** Opening DATA EXCERPTS block **

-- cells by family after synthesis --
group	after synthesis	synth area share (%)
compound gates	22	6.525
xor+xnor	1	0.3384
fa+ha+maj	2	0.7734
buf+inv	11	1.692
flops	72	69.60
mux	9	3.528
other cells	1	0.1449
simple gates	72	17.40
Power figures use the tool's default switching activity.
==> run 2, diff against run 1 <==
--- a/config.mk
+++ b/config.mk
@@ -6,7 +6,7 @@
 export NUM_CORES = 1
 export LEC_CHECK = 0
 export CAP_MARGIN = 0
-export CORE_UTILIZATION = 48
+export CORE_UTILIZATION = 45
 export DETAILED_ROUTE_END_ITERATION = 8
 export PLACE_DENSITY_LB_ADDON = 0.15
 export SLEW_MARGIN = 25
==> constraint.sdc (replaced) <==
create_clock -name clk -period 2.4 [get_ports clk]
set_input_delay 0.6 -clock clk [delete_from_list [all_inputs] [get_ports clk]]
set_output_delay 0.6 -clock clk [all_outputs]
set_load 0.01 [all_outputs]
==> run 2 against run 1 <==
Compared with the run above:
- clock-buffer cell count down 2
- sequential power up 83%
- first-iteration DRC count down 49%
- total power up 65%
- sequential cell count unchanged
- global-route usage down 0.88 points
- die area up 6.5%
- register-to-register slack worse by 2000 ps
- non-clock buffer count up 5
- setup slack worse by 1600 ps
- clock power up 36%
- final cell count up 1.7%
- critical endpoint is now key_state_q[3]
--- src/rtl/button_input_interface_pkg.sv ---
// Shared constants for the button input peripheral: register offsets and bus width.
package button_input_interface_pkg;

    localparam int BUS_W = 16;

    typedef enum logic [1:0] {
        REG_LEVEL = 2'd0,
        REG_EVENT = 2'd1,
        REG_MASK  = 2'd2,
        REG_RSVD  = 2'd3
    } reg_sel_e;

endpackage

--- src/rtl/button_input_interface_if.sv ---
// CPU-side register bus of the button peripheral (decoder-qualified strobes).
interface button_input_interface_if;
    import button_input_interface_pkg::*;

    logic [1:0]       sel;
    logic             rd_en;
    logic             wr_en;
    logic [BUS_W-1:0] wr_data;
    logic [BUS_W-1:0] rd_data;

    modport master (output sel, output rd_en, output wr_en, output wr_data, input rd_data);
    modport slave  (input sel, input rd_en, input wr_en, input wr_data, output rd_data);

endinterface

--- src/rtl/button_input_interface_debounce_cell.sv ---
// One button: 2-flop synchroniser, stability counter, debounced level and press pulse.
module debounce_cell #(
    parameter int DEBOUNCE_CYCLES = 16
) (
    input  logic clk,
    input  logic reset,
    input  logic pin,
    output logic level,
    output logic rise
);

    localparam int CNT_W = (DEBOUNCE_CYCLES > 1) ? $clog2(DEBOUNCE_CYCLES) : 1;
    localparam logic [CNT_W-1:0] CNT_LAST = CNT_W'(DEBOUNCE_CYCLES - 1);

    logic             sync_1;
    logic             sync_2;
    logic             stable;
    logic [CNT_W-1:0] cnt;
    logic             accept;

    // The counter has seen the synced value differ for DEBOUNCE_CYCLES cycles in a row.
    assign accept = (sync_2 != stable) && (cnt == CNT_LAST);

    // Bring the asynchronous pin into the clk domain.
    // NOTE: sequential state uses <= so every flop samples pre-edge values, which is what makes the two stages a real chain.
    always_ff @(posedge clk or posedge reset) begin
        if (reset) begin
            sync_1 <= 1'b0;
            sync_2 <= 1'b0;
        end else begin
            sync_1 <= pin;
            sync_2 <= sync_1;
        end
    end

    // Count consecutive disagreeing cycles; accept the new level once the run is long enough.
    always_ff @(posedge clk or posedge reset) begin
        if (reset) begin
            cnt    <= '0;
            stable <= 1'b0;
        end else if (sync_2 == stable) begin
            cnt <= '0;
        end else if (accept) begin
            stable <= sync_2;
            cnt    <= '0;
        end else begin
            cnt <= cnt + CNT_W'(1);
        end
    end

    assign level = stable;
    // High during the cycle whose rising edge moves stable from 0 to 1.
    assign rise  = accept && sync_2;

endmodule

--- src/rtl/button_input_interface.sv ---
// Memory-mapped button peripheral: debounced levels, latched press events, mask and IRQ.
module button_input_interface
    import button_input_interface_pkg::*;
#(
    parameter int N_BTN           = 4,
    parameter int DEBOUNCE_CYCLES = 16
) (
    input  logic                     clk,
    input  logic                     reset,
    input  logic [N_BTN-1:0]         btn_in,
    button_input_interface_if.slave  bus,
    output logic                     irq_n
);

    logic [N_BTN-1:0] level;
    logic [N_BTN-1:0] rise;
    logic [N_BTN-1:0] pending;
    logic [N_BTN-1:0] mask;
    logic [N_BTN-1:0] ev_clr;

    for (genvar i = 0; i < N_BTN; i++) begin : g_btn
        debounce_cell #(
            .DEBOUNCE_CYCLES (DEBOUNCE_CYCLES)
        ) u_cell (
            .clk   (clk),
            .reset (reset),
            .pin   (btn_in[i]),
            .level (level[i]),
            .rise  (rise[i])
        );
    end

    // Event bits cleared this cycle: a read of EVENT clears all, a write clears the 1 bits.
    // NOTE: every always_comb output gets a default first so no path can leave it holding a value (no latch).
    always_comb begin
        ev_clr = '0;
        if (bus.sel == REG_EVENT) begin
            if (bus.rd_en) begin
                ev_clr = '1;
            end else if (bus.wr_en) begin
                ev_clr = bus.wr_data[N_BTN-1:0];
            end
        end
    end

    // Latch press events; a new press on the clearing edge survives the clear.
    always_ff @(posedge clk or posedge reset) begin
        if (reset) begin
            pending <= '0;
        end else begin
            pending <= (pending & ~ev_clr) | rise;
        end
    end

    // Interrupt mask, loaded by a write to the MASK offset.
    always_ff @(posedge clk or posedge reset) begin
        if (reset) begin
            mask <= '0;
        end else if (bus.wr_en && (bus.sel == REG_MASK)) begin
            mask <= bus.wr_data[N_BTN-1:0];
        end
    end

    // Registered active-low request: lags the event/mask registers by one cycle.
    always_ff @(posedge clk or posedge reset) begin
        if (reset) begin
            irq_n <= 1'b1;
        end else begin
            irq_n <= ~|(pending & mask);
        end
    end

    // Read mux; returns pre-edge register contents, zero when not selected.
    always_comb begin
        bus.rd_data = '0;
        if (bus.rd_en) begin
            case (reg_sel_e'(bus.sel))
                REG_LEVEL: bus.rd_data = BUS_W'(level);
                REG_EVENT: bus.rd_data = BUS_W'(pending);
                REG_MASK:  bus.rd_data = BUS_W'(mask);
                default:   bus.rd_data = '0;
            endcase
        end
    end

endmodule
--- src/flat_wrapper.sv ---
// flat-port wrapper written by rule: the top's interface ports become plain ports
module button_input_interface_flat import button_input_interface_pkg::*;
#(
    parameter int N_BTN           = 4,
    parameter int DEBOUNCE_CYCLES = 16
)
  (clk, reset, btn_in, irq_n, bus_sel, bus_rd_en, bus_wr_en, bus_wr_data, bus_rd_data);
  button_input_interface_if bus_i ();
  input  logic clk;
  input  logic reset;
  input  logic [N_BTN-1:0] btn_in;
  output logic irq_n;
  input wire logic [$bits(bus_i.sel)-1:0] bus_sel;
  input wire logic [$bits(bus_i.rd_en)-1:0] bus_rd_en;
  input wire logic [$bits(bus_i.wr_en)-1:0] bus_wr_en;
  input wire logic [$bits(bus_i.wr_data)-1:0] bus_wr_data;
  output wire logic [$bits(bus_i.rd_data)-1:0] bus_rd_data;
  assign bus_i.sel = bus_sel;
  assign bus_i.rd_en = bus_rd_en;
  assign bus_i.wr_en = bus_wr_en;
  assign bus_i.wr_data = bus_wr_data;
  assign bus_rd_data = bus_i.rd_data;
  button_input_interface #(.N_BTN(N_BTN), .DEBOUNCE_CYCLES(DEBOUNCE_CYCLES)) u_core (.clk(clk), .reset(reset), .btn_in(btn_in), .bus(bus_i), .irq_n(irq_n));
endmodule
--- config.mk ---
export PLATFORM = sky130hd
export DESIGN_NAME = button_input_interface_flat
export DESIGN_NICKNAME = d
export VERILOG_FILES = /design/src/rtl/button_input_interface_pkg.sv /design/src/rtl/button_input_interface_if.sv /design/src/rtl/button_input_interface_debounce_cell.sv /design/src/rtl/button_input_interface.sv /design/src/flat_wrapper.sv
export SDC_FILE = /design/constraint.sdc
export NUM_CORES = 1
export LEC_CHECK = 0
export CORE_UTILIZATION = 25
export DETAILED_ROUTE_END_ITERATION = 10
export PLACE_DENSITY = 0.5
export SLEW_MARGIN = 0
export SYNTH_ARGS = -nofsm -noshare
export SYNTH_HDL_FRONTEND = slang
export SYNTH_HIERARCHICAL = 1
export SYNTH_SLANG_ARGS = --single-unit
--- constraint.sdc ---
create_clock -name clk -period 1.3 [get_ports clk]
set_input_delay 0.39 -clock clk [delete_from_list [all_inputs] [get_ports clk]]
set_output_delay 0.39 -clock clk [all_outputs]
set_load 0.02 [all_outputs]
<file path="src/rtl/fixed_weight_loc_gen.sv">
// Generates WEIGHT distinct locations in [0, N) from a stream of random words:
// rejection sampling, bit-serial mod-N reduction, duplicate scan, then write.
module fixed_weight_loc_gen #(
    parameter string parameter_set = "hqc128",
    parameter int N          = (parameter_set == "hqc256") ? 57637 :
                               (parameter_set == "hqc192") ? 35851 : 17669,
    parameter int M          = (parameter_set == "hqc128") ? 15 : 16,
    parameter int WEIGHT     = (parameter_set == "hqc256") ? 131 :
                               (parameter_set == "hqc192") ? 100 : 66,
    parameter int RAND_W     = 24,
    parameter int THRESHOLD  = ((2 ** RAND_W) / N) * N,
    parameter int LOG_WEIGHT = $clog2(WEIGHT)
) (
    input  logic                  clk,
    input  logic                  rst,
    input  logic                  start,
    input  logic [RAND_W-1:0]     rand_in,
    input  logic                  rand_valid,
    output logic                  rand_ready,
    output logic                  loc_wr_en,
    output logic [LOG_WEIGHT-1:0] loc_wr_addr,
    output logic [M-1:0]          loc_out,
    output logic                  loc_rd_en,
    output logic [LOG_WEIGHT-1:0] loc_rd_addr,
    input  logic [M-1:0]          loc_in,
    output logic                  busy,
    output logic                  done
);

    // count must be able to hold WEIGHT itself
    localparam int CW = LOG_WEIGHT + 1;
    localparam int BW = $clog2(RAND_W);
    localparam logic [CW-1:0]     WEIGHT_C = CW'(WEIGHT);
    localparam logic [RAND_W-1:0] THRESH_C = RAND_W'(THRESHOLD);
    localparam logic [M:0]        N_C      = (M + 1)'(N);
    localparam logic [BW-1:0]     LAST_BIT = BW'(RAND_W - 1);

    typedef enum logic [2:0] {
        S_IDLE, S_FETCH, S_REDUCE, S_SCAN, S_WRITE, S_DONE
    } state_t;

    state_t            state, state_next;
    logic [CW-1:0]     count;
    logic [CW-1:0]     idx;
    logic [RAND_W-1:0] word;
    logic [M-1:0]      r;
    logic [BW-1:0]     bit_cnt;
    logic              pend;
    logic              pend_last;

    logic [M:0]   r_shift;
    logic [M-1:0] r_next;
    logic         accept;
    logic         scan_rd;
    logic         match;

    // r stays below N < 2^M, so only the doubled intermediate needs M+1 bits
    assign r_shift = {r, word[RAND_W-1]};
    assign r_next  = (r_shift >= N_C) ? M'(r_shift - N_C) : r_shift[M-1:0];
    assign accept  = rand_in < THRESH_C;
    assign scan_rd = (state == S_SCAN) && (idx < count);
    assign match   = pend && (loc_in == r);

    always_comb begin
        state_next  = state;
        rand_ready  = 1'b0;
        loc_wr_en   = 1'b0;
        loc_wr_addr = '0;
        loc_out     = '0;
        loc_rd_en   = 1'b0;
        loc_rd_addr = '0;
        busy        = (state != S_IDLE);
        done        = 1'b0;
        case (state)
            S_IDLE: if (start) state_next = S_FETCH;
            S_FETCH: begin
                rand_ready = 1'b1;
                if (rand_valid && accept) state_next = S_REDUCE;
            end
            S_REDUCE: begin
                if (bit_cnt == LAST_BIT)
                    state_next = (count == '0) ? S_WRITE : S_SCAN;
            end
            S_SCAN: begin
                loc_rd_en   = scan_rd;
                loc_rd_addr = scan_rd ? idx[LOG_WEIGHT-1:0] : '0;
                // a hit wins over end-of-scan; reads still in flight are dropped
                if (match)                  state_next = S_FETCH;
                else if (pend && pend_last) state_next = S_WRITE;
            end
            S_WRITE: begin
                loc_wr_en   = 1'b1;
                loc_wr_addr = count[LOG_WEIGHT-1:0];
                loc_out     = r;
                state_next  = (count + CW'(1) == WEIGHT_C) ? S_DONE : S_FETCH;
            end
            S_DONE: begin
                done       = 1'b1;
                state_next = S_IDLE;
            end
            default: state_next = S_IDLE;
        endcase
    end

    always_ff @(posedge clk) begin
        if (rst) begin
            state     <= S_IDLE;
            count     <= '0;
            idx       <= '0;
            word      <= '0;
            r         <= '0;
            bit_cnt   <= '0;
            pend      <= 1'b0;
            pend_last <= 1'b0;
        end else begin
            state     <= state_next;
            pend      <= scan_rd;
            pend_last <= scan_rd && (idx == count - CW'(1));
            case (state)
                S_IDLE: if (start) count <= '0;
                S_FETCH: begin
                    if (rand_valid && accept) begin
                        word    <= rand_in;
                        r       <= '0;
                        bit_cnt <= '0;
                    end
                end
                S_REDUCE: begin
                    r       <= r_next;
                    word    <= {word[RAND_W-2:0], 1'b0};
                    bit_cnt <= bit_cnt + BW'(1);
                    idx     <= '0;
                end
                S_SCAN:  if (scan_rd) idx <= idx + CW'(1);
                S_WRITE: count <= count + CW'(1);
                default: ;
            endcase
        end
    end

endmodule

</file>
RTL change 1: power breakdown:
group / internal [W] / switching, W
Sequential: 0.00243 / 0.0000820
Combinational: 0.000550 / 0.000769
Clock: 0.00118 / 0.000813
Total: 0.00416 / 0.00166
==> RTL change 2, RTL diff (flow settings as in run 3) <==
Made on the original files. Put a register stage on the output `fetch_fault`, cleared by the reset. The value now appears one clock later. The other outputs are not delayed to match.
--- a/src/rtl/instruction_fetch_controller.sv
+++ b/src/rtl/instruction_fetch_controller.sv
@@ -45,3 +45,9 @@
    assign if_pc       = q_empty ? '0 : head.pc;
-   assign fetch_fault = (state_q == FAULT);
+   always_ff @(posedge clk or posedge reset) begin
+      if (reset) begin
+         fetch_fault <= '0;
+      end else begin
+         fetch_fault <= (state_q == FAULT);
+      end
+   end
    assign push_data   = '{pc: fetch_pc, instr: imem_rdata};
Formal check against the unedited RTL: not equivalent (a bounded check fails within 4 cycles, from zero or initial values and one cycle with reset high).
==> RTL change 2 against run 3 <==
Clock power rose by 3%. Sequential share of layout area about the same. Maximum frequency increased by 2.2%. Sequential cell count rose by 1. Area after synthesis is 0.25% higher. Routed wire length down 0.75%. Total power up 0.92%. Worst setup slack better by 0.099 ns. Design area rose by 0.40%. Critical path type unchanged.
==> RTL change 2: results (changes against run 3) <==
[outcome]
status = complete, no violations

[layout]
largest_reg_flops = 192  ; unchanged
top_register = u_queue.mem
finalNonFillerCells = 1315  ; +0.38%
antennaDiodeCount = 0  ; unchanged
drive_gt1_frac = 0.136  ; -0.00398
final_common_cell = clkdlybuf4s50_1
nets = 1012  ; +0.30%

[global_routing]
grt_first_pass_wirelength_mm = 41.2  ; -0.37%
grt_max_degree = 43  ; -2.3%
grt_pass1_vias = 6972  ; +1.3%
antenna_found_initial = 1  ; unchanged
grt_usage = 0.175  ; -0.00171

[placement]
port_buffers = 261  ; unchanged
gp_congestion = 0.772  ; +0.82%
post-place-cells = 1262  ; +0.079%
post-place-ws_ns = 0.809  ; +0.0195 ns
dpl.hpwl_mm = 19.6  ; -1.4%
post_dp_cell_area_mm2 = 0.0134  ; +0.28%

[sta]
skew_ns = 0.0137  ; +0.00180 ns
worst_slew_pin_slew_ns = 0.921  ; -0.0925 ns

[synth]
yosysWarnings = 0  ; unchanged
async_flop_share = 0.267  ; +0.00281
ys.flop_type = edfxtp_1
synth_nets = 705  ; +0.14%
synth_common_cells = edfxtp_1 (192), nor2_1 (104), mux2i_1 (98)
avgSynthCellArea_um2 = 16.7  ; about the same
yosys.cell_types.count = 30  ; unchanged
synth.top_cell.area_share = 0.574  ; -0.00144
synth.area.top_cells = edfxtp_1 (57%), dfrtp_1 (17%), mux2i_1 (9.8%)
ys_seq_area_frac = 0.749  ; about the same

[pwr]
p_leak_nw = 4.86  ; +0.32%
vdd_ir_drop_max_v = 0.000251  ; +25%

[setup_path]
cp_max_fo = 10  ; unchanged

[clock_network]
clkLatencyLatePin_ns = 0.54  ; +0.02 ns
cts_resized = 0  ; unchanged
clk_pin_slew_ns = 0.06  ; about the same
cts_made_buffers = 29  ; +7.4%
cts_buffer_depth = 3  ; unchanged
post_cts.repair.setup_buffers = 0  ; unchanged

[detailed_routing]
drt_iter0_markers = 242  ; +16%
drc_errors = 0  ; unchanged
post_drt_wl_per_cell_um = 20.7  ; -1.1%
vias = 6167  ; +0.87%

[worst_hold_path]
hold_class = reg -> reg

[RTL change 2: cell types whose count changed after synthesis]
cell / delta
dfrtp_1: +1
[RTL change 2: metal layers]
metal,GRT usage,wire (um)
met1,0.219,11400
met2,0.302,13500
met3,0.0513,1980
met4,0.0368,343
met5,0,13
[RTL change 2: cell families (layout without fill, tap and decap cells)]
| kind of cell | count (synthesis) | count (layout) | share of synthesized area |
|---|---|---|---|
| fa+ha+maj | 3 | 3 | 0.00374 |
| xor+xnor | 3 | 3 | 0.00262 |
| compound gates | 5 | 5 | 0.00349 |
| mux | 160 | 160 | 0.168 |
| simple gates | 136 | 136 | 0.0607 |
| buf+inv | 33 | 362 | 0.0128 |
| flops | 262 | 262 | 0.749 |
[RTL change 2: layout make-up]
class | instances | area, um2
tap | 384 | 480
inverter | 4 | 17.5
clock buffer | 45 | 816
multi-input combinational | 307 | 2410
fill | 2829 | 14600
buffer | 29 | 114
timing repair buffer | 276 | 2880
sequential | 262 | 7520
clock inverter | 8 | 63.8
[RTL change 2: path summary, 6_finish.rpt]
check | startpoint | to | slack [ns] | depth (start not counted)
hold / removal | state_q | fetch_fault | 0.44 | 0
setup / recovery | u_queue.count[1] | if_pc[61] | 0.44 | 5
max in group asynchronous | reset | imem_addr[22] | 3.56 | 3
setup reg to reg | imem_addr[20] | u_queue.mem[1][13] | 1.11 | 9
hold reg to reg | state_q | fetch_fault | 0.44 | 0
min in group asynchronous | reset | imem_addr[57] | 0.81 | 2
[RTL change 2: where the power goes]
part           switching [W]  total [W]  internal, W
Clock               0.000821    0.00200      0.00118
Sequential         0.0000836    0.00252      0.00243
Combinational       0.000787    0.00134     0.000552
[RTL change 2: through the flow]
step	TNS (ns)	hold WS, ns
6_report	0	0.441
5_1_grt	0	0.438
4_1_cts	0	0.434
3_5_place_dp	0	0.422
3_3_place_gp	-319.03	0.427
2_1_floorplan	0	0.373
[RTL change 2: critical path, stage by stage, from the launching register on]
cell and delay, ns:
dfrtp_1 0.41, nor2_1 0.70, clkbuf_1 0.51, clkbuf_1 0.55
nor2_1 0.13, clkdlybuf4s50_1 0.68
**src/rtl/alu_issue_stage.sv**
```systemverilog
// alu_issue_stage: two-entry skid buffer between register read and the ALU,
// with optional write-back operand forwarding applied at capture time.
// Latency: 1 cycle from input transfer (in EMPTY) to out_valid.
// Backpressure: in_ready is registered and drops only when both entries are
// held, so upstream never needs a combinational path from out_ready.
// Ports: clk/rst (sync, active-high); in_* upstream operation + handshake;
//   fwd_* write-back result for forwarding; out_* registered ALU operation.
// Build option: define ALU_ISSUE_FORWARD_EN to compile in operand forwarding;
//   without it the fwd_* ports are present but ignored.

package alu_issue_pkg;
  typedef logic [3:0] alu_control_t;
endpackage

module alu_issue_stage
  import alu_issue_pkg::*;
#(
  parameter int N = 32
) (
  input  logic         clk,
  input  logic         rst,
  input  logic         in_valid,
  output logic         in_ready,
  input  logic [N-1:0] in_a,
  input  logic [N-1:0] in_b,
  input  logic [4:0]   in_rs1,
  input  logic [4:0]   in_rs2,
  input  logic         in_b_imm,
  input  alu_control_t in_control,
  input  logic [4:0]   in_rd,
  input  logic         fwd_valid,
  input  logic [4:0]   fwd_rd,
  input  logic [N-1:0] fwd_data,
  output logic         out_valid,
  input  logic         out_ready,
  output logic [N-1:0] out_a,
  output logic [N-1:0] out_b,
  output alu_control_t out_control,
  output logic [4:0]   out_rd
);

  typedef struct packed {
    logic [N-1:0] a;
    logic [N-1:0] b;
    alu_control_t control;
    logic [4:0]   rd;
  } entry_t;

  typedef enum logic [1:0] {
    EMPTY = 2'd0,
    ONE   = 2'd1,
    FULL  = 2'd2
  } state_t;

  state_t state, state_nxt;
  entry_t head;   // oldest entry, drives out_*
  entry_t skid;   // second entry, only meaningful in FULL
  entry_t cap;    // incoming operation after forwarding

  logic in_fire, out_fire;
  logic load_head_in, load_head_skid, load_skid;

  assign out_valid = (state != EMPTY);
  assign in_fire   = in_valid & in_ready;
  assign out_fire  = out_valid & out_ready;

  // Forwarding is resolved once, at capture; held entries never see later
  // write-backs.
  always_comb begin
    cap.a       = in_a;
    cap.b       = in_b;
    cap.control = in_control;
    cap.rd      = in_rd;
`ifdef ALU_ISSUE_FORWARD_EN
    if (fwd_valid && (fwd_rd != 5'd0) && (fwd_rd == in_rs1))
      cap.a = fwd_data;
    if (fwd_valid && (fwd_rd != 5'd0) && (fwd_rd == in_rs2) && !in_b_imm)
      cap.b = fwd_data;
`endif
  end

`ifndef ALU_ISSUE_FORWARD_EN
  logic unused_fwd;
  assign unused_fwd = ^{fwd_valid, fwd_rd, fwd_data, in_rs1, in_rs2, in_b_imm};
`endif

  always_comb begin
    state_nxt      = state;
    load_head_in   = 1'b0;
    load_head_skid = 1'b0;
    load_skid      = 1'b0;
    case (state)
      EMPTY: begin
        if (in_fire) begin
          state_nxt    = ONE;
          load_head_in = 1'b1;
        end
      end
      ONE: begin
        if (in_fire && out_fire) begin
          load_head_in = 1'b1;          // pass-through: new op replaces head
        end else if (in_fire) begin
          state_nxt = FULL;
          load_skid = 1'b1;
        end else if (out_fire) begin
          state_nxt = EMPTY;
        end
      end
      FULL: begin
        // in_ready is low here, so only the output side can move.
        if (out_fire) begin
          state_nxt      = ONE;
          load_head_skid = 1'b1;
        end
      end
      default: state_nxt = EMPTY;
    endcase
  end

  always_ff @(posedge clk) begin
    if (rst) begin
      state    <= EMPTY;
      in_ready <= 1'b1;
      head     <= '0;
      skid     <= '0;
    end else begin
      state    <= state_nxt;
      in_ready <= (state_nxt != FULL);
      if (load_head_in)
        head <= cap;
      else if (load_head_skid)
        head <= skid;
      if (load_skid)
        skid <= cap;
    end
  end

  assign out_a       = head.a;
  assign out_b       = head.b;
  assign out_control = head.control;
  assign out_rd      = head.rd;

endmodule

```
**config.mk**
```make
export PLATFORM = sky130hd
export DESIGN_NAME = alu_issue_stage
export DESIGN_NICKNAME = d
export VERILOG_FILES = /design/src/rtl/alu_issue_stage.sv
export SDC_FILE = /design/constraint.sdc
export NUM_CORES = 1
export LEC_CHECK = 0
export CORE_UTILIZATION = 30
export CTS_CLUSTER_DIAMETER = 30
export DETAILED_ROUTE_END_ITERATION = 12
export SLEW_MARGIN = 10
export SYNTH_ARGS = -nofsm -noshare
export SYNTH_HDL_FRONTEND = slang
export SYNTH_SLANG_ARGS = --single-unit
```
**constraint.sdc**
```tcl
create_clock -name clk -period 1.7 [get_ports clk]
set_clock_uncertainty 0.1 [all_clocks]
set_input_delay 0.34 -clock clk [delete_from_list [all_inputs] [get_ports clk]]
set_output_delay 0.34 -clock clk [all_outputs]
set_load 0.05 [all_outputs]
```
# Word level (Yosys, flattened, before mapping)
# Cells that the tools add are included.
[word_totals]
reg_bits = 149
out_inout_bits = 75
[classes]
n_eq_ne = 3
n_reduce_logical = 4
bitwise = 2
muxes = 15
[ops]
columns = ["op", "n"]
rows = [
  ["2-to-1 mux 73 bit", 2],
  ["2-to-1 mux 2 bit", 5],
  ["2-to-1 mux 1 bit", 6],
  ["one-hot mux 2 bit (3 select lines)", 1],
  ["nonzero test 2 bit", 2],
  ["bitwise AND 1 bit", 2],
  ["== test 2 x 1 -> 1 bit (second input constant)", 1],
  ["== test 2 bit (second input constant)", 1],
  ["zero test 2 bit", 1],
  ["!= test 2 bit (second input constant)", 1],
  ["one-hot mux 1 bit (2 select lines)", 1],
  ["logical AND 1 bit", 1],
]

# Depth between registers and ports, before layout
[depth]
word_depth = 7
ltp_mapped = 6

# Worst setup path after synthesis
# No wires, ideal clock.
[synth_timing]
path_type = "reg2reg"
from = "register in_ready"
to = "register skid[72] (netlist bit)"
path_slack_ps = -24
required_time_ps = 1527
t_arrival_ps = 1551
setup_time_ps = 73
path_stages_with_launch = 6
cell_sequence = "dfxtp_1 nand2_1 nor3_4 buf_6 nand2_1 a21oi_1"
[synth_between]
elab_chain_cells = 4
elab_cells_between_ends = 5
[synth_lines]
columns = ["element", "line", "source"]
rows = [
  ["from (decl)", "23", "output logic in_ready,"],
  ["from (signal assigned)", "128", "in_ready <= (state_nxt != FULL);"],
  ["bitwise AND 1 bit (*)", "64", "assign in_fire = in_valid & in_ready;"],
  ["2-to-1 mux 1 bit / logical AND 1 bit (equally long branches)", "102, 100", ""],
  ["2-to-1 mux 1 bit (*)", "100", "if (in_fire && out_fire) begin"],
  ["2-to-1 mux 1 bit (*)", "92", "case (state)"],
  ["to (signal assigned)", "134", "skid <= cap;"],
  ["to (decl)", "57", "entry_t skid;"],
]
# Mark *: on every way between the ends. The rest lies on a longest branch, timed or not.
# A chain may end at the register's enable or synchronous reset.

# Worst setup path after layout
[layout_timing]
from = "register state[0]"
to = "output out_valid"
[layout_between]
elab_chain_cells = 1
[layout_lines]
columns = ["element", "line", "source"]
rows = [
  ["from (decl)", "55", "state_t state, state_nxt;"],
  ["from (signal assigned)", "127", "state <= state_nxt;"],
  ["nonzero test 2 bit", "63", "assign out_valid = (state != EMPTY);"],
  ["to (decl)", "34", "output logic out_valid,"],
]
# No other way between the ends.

** Closing DATA EXCERPTS block **

Among the entries, find every line holding "group" and return it.

group	after synthesis	synth area share (%)
group / internal [W] / switching, W
max in group asynchronous | reset | imem_addr[22] | 3.56 | 3
min in group asynchronous | reset | imem_addr[57] | 0.81 | 2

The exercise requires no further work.